Surprise, surprise. Le mouvement social ne devait pas durer,
Xavier Bertrand se voulait intraitable en dépit du succès des mouvements sociaux
du 18 octobre mais…la grève démarrée le 13 novembre à la SNCF et le 14 à la RATP et à EDF-GDF se poursuit. Parallèlement, le soir même du déclenchement du conflit, la CGT appelle à
l'ouverture de négociations. Objectifs : examiner «au cas par cas» les régimes spéciaux et tenter d'obtenir des compensations financières à leur réforme. Qui gagne, qui perd, qui risque quoi
? Tandis que les «usagers» piétinent dans le froid, les syndicats ont en réalité très chaud, car ils jouent très gros.
Prudente, la CFDT reste murée dans un attentisme suiviste. La CGT, elle, monte au front de la négociation, mais doit tenir bon alors qu'elle est poussée de part et d'autres par des forces
contraires. D'un côté : l'impopularité, tout au moins clamée par les médias, des régimes spéciaux auprès de l'opinion publique l'incite à reculer sur la forme. De l'autre : les cheminots, la
«base» du mouvement, semblent rester braqués sur la défense des acquis.

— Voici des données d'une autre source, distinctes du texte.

===== src/rtl/bcd_ndigit_conv.sv =====
// Sequential binary-to-BCD converter (shift-add-3). Build option BCD_SATURATE_EN:
// when defined, an overflowing result is reported as all nines instead of value mod 10^DIGITS.
module bcd_ndigit_conv #(
  parameter int WIDTH  = 14,
  parameter int DIGITS = 4
) (
  input  logic                  clk,
  input  logic                  rst,
  input  logic                  start,
  input  logic [WIDTH-1:0]      value,
  output logic                  ready,
  output logic                  done,
  output logic [4*DIGITS-1:0]   bcd,
  output logic                  overflow
);

  localparam int CW = $clog2(WIDTH + 1);
  localparam int BW = 4 * DIGITS;

  // Handshake: start is taken on any rising edge where ready is high; value is
  // captured on that same edge. done pulses once when bcd/overflow take a new result.
  typedef enum logic [1:0] {IDLE, SHIFT, FINISH} state_t;

  state_t            state_q, state_d;
  logic [CW-1:0]     cnt_q, cnt_d;
  logic [BW-1:0]     dig_q, dig_d;
  logic [WIDTH-1:0]  opr_q, opr_d;
  logic              trk_q, trk_d;
  logic [BW-1:0]     bcd_q, bcd_d;
  logic              ovf_q, ovf_d;
  logic              done_q, done_d;
  logic [BW-1:0]     adj;
  logic [BW-1:0]     nines;

  always_comb begin
    adj   = '0;
    nines = '0;
    for (int i = 0; i < DIGITS; i++) begin
      adj[4*i +: 4]   = (dig_q[4*i +: 4] >= 4'd5) ? dig_q[4*i +: 4] + 4'd3 : dig_q[4*i +: 4];
      nines[4*i +: 4] = 4'd9;
    end
  end

  always_comb begin
    state_d = state_q;
    cnt_d   = cnt_q;
    dig_d   = dig_q;
    opr_d   = opr_q;
    trk_d   = trk_q;
    bcd_d   = bcd_q;
    ovf_d   = ovf_q;
    done_d  = 1'b0;
    case (state_q)
      IDLE: begin
        if (start) begin
          opr_d   = value;
          dig_d   = '0;
          trk_d   = 1'b0;
          cnt_d   = CW'(WIDTH);
          state_d = SHIFT;
        end
      end
      SHIFT: begin
        if (cnt_q != '0) begin
          // A carry out of the top digit means the operand exceeds the digit range.
          trk_d = trk_q | adj[BW-1];
          dig_d = {adj[BW-2:0], opr_q[WIDTH-1]};
          opr_d = opr_q << 1;
          cnt_d = cnt_q - CW'(1);
        end else begin
          state_d = FINISH;
        end
      end
      FINISH: begin
        state_d = IDLE;
        done_d  = 1'b1;
        ovf_d   = trk_q;
`ifdef BCD_SATURATE_EN
        bcd_d   = trk_q ? nines : dig_q;
`else
        bcd_d   = dig_q;
`endif
      end
      default: state_d = IDLE;
    endcase
  end

  always_ff @(posedge clk) begin
    if (rst) begin
      state_q <= IDLE;
      cnt_q   <= '0;
      dig_q   <= '0;
      opr_q   <= '0;
      trk_q   <= 1'b0;
      bcd_q   <= '0;
      ovf_q   <= 1'b0;
      done_q  <= 1'b0;
    end else begin
      state_q <= state_d;
      cnt_q   <= cnt_d;
      dig_q   <= dig_d;
      opr_q   <= opr_d;
      trk_q   <= trk_d;
      bcd_q   <= bcd_d;
      ovf_q   <= ovf_d;
      done_q  <= done_d;
    end
  end

  assign ready    = (state_q == IDLE);
  assign done     = done_q;
  assign bcd      = bcd_q;
  assign overflow = ovf_q;

endmodule


===== config.mk =====
export PLATFORM = sky130hd
export DESIGN_NAME = bcd_ndigit_conv
export DESIGN_NICKNAME = d
export VERILOG_FILES = /design/src/rtl/bcd_ndigit_conv.sv
export SDC_FILE = /design/constraint.sdc
export NUM_CORES = 1
export LEC_CHECK = 0
export CAP_MARGIN = 40
export CORE_ASPECT_RATIO = 1.1
export CORE_MARGIN = 2
export CORE_UTILIZATION = 35
export DETAILED_ROUTE_END_ITERATION = 10
export GPL_ROUTABILITY_DRIVEN = 0
export PLACE_DENSITY = 0.55
export SYNTH_ARGS = -nofsm -noshare
export SYNTH_HDL_FRONTEND = slang
export SYNTH_SLANG_ARGS = --single-unit

===== constraint.sdc =====
create_clock -name clk -period 1.9 [get_ports clk]
set_clock_uncertainty 0.1 [all_clocks]
set_input_delay 0.285 -clock clk [delete_from_list [all_inputs] [get_ports clk]]
set_output_delay 0.285 -clock clk [all_outputs]
set_load 0.02 [all_outputs]

==> run summary, run 1 <==
final setup margin: 0.132 ns
Routed Wire Length: 5430 microns
async set-or-reset flop fraction in the synthesized netlist: 0
port bufs: 35
most common cell after layout, fill and taps aside: nand2_1
Antenna Nets Post-Route: 0
min cycle time layout: 1.77 ns
first-pass GRT wire length: 9680 microns
Row Count: 32
DR iter-0 viols: 162
wire per inst: 12.9 microns
setup TNS: 0 ns
# IOs: 36
Final Slew Violations: 0
CTS H-tree depth: 2
area grow syn2layout: 25.3%
clk sink count: 55
CTS Hold Bufs: 0
register clock-pin slew on the reported worst setup and hold paths: 0.09 ns
Hold Path End: bcd[1]$_SDFFE_PP0P_
Residual DRC: 0
synth unique cells: 35
via-per-instance ratio: 5.17
Syn Inst Count: 291
number of global-route vias before repair: 2132
Yosys warning total: 0
total CTS buffers: 5
CTS tree: done
gr usage total: 0.152
Seq/Total Area, Yosys: 0.449
die area: 7690 sq um
crit path DAT: 1.88 ns
Worst-Skew Late Latency: 0.31 ns
worst reg2reg setup slack: 0.13 ns
P per Cell Area: 746 nW/um^2
largest net degree at the start of global routing: 30
LEAKAGE: 1.05 nW
clock root buffer: clkbuf_8
DR vias: 2172
TritonRoute pass-1 iters: 5
FF-to-FF path depth: 8
Die Span Y: 91.8 microns
cell area after layout: 3070 sq um
critical path type: flip-flop to flip-flop
total congestion overflow: 0
Syn Area/Cell: 8.42 sq um
RSZ-0062 raised after global routing: false
diode count: 0
starting density of the core: 0.356
Synth top area share: 0.449
Place WS: 0.0107 ns
kind of end point of the critical path: flip-flop
dpl cell area: 2980 sq um
WP data required: 2.01 ns
setup violators final: 0
Post-synth top flop: dfxtp_1
Nets: 361
top cells by area, synth: dfxtp_1 (45%), nand2_1 (8.3%), a21oi_1 (6.3%), a222oi_1 (4.9%), ha_1 (4.6%)
commonest non-fill, non-tap cells in the layout: nand2_1 (54), dfxtp_1 (53), clkdlybuf4s50_1 (33)
CP Max Fanout: 10
area leader, netlist: dfxtp_1
period utilization: 0.931
CP startpoint kind: flip-flop
Worst Hold Launch: rst
maxcap violations: 0
Setup Fix Bufs, Post-CTS: 0
Core Area: 6890 sq um
highest clock rate: 0.566 GHz
Synthesized Nets: 317
Worst R2R End: cnt_q[1]$_SDFFE_PP0P_
share of post-route cells with drive strength above 1: 0.110
Clock Path Buffers: 2
worst r2r src: cnt_q[0]$_SDFFE_PP0P_
FF+latch count, synth: 55
Crit. Startpoint: cnt_q[0]$_SDFFE_PP0P_
worst vdd ir: 286 uV
WHS Path Cells: 2
HPWL after DPL: 3990 microns
Hold Vio Cnt, Final: 0
cell area after synthesis: 2450 sq um
Die X-Extent: 83.8 microns
status: finished, final reports clean
initial antenna violation count: 0
Least-Margin Pin Slew: 0.503 ns
Hold/Removal Path Class: primary input to flip-flop
Max transition margin: 0.665
Post-synth EDFFs: 0
[routing by layer]
metal / global-route usage / routed length (microns) / vias up
met5: 0 / 0 / -
met4: 0.0430 / 62 / 0
met3: 0.0351 / 228 / 5
met2: 0.258 / 2520 / 44
met1: 0.192 / 2620 / 1000
li1: - / - / 1123
[what timing repair did]
action / in CTS / in global routing
resized for setup: 1 / 3
pin swaps: 0 / 4
setup endpoints to repair: 1 / 10
[sequential cells by signal, summed over array words and instances (netlist names)]
register and flops:
opr_q 14, overflow 1, state_q 2, bcd 16, cnt_q 4, done 1
dig_q 16, trk_q 1
[report_power, final]
part / internal, W / switching [W]
Clock: 0.000287 / 0.000375
Combinational: 0.000183 / 0.000217
Sequential: 0.00120 / 0.0000332
[how the worst max path moves through the flow]
stage,to,slack (ns),cells after the start
floorplan,opr_q[10]$_SDFFE_PP0P_,0.02,7
global placement,opr_q[8]$_SDFFE_PP0P_,0.008,5
detailed placement,opr_q[8]$_SDFFE_PP0P_,0.01,5
CTS,opr_q[2]$_SDFFE_PP0P_,0.05,6
global route,opr_q[2]$_SDFFE_PP0P_,0.04,6
finish,cnt_q[1]$_SDFFE_PP0P_,0.13,8
[layout make-up]
class                      instances  area (sq um)
clock buffer                       6          82.6
clock inverter                     1          5.00
fill                             722          3820
inverter                          11          41.3
multi-input combinational        206          1220
sequential                        55          1100
tap                               85           106
timing repair buffer              56           514
[stage by stage]
stage / util / cells / power [W] / hold WS, ns
finish: 0.446 / 420 / 0.00229 / 0.344
floorplan: - / 291 / 0.00150 / 0.321
CTS: 0.445 / 420 / 0.00232 / 0.325
global placement: 0.433 / 413 / 0.00166 / 0.343
global route: 0.446 / 420 / 0.00242 / 0.375
detailed placement: 0.433 / 413 / 0.00166 / 0.343
[cell usage after synthesis, types with 5 or more instances]
library cell / number
nor2b_1: 6
a21oi_1: 31
o21ai_0: 5
a222oi_1: 12
ha_1: 9
nand2_1: 54
buf_2: 6
nand3_1: 10
dfxtp_1: 55
nand2b_1: 6
inv_1: 11
clkbuf_1: 6
nor4_1: 5
nor2_1: 24
nor3b_1: 5
[kinds of logic (layout without fill, tap and decap cells)]
family                     count (synthesis)  after routing  share of synthesized area
AOI/OAI and AO/OA                         68             68                      0.194
adders and majority gates                  9              9                     0.0459
buffers and inverters                     30             74                     0.0551
DFF                                       55             55                      0.449
muxes                                      1              1                    0.00408
and+or+nand+nor                          128            128                      0.251
[worst max-delay path, stage by stage (launching register included)]
cell	delay, ns
dfxtp_2	0.34
inv_1	0.04
ha_2	0.18
nor3b_2	0.18
buf_4	0.18
a211oi_2	0.21
buf_4	0.18
nor2_1	0.05
a311oi_1	0.22
Power figures use the tool's default switching activity.
==> run 2, diff against run 1 <==
--- a/config.mk
+++ b/config.mk
@@ -9,6 +9,7 @@
 export CORE_ASPECT_RATIO = 1.1
 export CORE_MARGIN = 2
 export CORE_UTILIZATION = 35
+export CTS_CLUSTER_DIAMETER = 150
 export DETAILED_ROUTE_END_ITERATION = 10
 export GPL_ROUTABILITY_DRIVEN = 0
 export PLACE_DENSITY = 0.55
==> results of run 2 <==
Final layout, timing and power as in run 1 (identical DEF).
==> RTL change: new RTL, settings of run 2 <==
Add a define of `BCD_SATURATE_EN`.
--- a/src/rtl/bcd_ndigit_conv.sv
+++ b/src/rtl/bcd_ndigit_conv.sv
@@ -2,2 +2,4 @@
 // when defined, an overflowing result is reported as all nines instead of value mod 10^DIGITS.
+`define BCD_SATURATE_EN
+
 module bcd_ndigit_conv #(
Check against the original RTL: no difference found for any inputs over 10 cycles, from zero or initial values and one cycle with rst high; that may be too few to reach the edited logic, so the function may still have changed.
==> RTL change against run 2 <==
Synthesized area fell by 0.26%; combinational power rose by 40%; cell area rose by 3.3%; fmax fell by 5.8%; total power rose by 12%; routed wire length rose by 6.0%; global-route usage fell by 0.25 points; die area fell by 0.24%; non-clock buffer count rose by 4; sequential share of layout area fell by 1.2 points; sequential cell count did not move; worst setup slack got worse by 0.11 ns; highest routed layer unchanged.
==> RTL change: results (changes against run 2) <==
Outcome
  – Outcome: finished, final reports clean (unchanged)

Power and ir drop
  – Clk pwr share: 29.4% (was 28.9%)
  – Logic pwr share: 21.8% (was 17.5%)
  – Internal: 1.88 mW (was 1.67 mW)
  – Leak: 1.10 nW (was 1.05 nW)
  – Worst VDD drop: 0.380 mV (was 0.286 mV)

Detailed routing
  – Wl on met1: 2780 um (was 2620 um)
  – Avg WL per Cell: 13.9 um (was 12.9 um)
  – Routed met2 length: 2640 um (was 2520 um)
  – Via density: 5.34 (was 5.17)
  – Met3 wire length: 292 um (was 228 um)
  – DR iter-0 viols: 135 (was 162)

Global route
  – Largest net degree at the start of global routing: 26 (was 30)
  – M1 GR Usage: 19.9% (was 19.2%)
  – Vias in the first global route: 2,030 (was 2,132)
  – First-pass GRT wire length: 9570 um (was 9680 um)
  – GR Util All Layers: 14.9% (was 15.2%)
  – M3 GR Usage: 3.33% (was 3.51%)
  – Met2 Use GR: 24.8% (was 25.8%)

Logic synthesis
  – Mean Syn Cell Area: 8.58 um^2 (was 8.42 um^2)
  – Syn_nets: 311 (was 317)
  – Synth top cells by count: 55 x dfxtp_1, 33 x nor2_1, 27 x a21oi_1, 24 x nand2_1, 20 x nor3_1 (was 55 x dfxtp_1, 54 x nand2_1, 31 x a21oi_1, 24 x nor2_1, 12 x a222oi_1)
  – Seq/Total Area, Yosys: 45.0% (was 44.9%)

Min path
  – Hold depth: 2 (unchanged)

Place
  – Pre-CTS setup slack: -0.0826 ns (was 0.0107 ns)
  – Post-Place Cells: 402 (was 413)
  – DP Wirelength: 3890 um (was 3990 um)

Critical path
  – Worst Setup SP: cnt_q[1]$_SDFFE_PP0P_ (was cnt_q[0]$_SDFFE_PP0P_)
  – Crit-path slowest cell: a211o_4 (was dfxtp_2)
  – Reg2Reg Depth: 7 (was 8)
  – CP peak stage delay: 0.39 ns (was 0.34 ns)
  – Worst EP arrival: 1.97 ns (was 1.88 ns)
  – Worst Path Max Fanout: 4 (was 10)

Layout
  – Share of layout cells above drive strength 1: 13.5% (was 11.0%)

Die
  – Placement Rows: 31 (was 32)
[RTL change: area by class of cell]
type / instances / area [um^2]
clock buffer: 6 / 72.6
clock inverter: 1 / 30.0
fill: 673 / 3500
inverter: 10 / 37.5
multi-input combinational: 201 / 1250
sequential: 55 / 1100
tap: 82 / 103
timing repair buffer: 60 / 579
[RTL change: worst paths after layout]
path                             endpoint  slack, ns
hold reg to reg       bcd[2]$_SDFFE_PP0P_       0.35
hold / removal    state_q[0]$_SDFFE_PP0P_       0.30
setup reg to reg    opr_q[9]$_SDFFE_PP0P_       0.02
setup / recovery    opr_q[9]$_SDFFE_PP0P_       0.02
[RTL change: kinds of logic after synthesis]
group,after synthesis,share of synthesized area [%]
multiplexers,2,0.870
flip-flops,55,45.0
buffers and inverters,29,5.27
AND/OR/NAND/NOR,124,25.6
adder cells (fa/ha/maj),9,4.61
AO/OA/AOI/OAI,66,18.6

«C'est pas Bernard Thibault qui décide, c'est nous !»,
«Thibault, vendu !», pouvait-on même entendre scander dans la manifestation du 14 novembre. Face au secrétaire général de la CGT, qu'on dit fatigué, à la santé
fragile, se dresse l'aile dure de la CGT, avec à sa tête le communiste Didier Le Reste, qui dirige la puissante fédération des cheminots et refuse de céder sur les retraites. Argument : la
retraite à 40 ans pour les cheminots ne serait que la préparation d'un allongement des annuités pour tous les salariés, prévu au printemps prochain. Plus à gauche encore, le second syndicat
cheminot, Sud-rail, tient un discours tout aussi radical et pourrait, si la CGT donne l'impression de « reculer » sur les régimes spéciaux, engranger des adhérents déçus du syndicat
majoritaire...
Enfin, troisième et dernière donnée de ce conflit : la grogne, que ce soit dans les universités, les transports ou le service public, accompagne un sentiment de mécontentement plus général
lié au pouvoir d'achat. La côte de popularité du gouvernement s'érode. Et certains se prennent à imaginer, si la grève des cheminots rejoignait la journée de manifestation dans la fonction
publique du 20 novembre, à un «troisième tour social» plus politique. Dans ce contexte, les six syndicats qui jouent la négociation jouent, en réalité, les équilibristes. Coincés entre une
population fluctuante qui condamne les «privilèges» des cheminots tout en critiquant le gouvernement, et une «base» qui craint pour la sauvegarde de son statut, ils tentent à la fois de se
montrer fermes et de paraître ouverts à la discussion. Leur salut pourrait venir de Xavier Bertrand lui-même. Son préalable à l'ouverture de négociation - la suspension du conflit – peut tout
aussi bien remobiliser les troupes syndicales pour un dernier coup de rein qui les amènerait à la jonction du 20 novembre. A suivre.